* ASSIGNMENT *
Once the line with "if (sel_tready_c) state_d = S_DRAIN;" is found in the entries below, repeat it and each following line exactly, up to and including the line with "S_DRAIN: begin". Add no other lines.

* SUPPLIED RECORDS *
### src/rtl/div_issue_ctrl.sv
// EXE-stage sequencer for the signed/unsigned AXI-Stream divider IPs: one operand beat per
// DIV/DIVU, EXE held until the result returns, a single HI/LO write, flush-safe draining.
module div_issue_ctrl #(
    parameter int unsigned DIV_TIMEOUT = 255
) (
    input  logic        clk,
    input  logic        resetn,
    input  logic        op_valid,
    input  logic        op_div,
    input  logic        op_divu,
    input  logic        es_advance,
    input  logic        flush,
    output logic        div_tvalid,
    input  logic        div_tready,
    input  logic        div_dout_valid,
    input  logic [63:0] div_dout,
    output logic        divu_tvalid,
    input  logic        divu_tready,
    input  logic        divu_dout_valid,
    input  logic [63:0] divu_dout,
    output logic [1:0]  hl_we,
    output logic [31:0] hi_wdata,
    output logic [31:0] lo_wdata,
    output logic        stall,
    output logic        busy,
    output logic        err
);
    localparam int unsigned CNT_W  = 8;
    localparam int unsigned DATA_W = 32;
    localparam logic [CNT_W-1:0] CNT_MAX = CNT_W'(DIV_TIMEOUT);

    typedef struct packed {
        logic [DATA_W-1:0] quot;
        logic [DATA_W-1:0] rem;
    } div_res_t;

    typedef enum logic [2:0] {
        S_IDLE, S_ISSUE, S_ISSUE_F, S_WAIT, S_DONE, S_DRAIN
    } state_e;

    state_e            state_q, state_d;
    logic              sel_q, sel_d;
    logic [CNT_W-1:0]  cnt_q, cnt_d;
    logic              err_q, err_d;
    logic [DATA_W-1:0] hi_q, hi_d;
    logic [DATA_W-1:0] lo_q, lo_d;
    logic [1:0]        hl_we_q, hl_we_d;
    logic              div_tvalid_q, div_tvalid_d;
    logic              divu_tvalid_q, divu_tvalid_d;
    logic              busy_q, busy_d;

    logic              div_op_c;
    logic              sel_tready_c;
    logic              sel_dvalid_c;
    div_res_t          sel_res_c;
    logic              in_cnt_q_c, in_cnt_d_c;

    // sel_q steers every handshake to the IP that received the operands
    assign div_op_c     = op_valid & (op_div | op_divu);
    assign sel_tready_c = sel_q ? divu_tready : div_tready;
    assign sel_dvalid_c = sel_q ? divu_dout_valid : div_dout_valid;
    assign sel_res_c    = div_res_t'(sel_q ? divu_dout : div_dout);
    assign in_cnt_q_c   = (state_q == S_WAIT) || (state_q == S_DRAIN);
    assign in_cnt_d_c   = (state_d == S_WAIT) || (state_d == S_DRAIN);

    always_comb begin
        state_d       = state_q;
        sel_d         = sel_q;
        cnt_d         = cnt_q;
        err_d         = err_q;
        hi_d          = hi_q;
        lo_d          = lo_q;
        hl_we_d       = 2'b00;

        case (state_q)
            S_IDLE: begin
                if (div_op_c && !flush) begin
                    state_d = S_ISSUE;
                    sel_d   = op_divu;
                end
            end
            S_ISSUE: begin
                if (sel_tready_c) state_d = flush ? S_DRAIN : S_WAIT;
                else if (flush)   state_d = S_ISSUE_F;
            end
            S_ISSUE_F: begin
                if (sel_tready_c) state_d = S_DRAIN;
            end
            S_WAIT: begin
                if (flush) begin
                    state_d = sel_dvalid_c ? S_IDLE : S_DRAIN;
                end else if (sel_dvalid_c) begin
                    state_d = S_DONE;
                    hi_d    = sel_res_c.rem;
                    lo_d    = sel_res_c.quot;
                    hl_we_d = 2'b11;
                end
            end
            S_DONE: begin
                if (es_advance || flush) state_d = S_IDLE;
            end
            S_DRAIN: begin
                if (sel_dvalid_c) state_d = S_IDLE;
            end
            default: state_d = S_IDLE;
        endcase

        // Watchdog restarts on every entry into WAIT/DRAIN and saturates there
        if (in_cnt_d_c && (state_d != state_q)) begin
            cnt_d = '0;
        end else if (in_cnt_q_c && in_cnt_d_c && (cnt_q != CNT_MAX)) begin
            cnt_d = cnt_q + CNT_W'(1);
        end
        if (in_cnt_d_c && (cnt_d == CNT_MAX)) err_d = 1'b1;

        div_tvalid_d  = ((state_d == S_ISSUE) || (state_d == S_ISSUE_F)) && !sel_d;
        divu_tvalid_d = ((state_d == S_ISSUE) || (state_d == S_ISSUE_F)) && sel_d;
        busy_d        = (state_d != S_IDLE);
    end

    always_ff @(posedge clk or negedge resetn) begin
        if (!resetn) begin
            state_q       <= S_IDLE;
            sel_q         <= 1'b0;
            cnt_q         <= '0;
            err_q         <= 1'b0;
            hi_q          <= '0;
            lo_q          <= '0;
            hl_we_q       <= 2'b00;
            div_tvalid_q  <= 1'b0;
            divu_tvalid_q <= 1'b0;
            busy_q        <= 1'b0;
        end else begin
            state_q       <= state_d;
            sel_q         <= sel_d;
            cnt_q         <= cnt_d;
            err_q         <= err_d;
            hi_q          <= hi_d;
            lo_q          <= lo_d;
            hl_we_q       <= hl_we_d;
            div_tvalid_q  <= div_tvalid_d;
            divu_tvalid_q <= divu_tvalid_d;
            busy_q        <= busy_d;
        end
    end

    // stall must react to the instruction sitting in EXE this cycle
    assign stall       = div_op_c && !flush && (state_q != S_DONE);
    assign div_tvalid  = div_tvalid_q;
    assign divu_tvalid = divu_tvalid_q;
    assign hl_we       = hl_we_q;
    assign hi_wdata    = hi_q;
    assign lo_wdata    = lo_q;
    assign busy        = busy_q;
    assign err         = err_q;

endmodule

* ANSWER SECTION *
                if (sel_tready_c) state_d = S_DRAIN;
            end
            S_WAIT: begin
                if (flush) begin
                    state_d = sel_dvalid_c ? S_IDLE : S_DRAIN;
                end else if (sel_dvalid_c) begin
                    state_d = S_DONE;
                    hi_d    = sel_res_c.rem;
                    lo_d    = sel_res_c.quot;
                    hl_we_d = 2'b11;
                end
            end
            S_DONE: begin
                if (es_advance || flush) state_d = S_IDLE;
            end
            S_DRAIN: begin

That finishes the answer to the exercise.